----- ENTRIES PROVIDED
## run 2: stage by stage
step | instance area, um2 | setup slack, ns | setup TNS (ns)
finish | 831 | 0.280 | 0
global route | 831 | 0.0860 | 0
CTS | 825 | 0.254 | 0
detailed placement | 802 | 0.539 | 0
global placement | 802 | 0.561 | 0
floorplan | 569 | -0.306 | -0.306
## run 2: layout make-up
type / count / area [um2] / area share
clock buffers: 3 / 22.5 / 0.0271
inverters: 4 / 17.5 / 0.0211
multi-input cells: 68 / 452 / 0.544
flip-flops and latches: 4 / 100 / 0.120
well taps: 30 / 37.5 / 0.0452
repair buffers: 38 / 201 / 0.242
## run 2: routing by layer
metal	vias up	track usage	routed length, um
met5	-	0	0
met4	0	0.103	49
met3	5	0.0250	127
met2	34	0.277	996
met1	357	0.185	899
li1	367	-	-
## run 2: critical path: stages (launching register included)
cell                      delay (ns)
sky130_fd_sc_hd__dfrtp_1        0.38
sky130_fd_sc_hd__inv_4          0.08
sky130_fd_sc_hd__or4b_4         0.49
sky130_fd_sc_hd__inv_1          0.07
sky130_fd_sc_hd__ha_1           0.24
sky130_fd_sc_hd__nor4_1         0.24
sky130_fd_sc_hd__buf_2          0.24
----------
----- ENTRIES PROVIDED
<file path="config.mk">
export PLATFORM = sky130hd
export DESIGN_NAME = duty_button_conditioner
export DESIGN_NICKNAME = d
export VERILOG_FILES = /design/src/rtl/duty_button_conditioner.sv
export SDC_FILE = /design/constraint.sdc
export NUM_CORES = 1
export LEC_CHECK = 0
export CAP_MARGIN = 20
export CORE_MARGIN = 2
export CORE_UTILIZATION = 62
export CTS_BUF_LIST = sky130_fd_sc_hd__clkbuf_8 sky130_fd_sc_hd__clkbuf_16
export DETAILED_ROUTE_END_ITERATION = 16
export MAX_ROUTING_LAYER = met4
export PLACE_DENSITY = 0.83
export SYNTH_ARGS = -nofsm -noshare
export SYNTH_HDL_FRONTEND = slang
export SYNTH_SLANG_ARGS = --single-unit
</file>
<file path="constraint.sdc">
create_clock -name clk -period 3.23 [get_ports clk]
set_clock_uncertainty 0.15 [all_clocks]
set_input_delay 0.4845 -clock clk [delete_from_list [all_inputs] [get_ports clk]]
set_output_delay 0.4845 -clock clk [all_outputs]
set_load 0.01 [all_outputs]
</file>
----------
----- ENTRIES PROVIDED
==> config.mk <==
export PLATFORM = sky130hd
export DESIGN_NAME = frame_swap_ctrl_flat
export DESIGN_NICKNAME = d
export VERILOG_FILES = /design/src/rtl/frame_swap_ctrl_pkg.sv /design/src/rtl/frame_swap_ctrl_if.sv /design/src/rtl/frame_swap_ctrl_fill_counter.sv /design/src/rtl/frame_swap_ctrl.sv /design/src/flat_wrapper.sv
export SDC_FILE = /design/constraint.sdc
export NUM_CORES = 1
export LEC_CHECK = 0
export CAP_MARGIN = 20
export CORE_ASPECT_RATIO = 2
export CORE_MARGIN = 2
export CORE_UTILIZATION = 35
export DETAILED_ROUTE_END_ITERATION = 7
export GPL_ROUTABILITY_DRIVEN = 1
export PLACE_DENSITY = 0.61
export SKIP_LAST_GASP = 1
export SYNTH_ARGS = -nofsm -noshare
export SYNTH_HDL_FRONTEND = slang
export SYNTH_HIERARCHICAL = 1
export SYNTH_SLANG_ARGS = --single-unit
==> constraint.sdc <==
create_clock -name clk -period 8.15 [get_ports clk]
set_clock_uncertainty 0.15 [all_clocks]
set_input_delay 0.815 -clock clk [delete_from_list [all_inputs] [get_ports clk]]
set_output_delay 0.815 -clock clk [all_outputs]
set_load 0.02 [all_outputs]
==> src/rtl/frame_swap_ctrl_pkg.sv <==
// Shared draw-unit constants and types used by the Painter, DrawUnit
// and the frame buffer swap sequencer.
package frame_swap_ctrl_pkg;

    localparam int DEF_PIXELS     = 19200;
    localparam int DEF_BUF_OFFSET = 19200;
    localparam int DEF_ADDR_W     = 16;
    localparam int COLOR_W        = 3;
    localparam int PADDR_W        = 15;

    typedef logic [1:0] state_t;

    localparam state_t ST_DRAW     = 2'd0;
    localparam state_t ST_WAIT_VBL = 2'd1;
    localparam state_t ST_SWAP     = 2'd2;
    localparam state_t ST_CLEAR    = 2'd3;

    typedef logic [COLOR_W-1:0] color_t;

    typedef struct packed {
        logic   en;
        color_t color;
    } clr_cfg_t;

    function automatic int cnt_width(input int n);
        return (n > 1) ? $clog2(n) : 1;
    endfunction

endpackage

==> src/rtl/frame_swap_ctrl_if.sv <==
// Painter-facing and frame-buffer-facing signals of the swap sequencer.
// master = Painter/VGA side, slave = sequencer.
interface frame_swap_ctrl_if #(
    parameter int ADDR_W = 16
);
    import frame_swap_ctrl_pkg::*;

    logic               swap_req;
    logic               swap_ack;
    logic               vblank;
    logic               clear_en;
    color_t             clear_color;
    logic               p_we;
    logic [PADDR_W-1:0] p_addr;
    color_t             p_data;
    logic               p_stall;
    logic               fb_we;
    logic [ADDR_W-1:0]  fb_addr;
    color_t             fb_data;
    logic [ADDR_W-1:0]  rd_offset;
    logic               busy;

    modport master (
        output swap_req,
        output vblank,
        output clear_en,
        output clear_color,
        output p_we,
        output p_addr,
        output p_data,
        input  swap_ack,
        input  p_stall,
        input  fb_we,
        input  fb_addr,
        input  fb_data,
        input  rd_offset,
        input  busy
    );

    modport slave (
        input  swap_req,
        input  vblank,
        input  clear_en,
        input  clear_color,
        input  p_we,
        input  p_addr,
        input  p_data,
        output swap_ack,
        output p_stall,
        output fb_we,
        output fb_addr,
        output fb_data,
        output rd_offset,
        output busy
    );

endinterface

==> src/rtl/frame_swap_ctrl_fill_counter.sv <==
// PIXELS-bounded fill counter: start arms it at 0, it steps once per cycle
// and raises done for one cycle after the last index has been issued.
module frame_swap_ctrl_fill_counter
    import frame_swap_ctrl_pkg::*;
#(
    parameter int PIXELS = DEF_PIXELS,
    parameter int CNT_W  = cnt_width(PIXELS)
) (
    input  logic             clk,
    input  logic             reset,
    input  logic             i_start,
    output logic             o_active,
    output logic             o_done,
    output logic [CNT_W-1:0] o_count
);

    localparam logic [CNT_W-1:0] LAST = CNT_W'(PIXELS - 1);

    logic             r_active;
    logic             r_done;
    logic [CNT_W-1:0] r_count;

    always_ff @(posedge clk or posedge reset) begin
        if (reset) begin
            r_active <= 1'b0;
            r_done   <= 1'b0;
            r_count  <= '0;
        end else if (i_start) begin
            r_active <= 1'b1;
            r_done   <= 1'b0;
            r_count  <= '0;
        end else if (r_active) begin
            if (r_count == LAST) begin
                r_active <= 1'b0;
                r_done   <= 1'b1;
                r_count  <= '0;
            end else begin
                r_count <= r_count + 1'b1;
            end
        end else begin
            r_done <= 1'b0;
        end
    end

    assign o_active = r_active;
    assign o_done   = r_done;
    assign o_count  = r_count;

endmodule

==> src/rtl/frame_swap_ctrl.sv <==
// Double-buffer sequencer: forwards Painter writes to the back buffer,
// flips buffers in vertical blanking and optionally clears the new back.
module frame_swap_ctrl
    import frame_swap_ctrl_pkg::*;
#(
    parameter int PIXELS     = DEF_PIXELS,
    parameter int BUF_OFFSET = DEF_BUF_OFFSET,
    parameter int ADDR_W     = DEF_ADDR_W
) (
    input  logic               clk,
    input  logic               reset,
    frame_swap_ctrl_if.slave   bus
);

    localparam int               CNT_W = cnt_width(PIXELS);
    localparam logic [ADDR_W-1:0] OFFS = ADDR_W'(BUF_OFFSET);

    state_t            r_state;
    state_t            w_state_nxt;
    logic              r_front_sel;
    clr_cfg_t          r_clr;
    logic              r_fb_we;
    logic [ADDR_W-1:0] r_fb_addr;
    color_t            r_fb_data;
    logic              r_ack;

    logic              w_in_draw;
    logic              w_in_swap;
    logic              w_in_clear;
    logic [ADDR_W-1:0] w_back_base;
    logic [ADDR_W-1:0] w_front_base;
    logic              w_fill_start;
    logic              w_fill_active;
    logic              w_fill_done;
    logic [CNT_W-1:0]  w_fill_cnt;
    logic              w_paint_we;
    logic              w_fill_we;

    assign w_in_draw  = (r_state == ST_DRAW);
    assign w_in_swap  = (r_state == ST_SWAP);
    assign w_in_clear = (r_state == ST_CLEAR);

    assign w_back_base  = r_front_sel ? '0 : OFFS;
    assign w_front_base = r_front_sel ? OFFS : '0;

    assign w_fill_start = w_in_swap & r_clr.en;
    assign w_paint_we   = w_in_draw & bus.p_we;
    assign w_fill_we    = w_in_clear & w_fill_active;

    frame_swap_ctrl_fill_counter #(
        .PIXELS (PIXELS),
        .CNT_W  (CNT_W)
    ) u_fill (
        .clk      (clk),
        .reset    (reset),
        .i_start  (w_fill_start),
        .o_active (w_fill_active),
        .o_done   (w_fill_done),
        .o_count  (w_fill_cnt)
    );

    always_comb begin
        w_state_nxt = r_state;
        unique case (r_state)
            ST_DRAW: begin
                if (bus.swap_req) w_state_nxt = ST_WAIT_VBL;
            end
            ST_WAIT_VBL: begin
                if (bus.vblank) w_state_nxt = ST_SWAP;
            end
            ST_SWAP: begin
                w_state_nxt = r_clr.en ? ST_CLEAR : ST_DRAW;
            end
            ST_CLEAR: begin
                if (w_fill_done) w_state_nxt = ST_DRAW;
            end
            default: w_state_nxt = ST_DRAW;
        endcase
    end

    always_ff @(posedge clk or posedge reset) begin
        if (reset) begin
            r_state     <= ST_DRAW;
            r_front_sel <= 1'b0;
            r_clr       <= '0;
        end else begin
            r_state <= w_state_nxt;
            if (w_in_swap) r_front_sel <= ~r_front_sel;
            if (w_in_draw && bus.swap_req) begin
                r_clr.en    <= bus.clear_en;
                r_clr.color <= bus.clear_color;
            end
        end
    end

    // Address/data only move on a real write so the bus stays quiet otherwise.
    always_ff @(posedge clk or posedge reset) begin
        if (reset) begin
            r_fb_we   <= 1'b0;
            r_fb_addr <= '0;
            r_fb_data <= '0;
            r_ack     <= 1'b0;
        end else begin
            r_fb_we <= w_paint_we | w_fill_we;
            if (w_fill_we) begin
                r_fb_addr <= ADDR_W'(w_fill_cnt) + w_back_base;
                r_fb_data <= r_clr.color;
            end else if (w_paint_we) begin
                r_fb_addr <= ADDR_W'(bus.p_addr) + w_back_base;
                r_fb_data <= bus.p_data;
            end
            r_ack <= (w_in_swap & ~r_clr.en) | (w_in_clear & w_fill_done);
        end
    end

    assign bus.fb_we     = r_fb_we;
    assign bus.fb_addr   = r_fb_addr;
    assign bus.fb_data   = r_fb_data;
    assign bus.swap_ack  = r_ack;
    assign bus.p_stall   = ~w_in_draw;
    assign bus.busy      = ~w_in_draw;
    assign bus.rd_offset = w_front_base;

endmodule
----------
- [YOUR OBJECTIVE]: Go through the entries above and copy each line holding the string "placement".

- [TASK OUTPUT]:
detailed placement | 802 | 0.539 | 0
global placement | 802 | 0.561 | 0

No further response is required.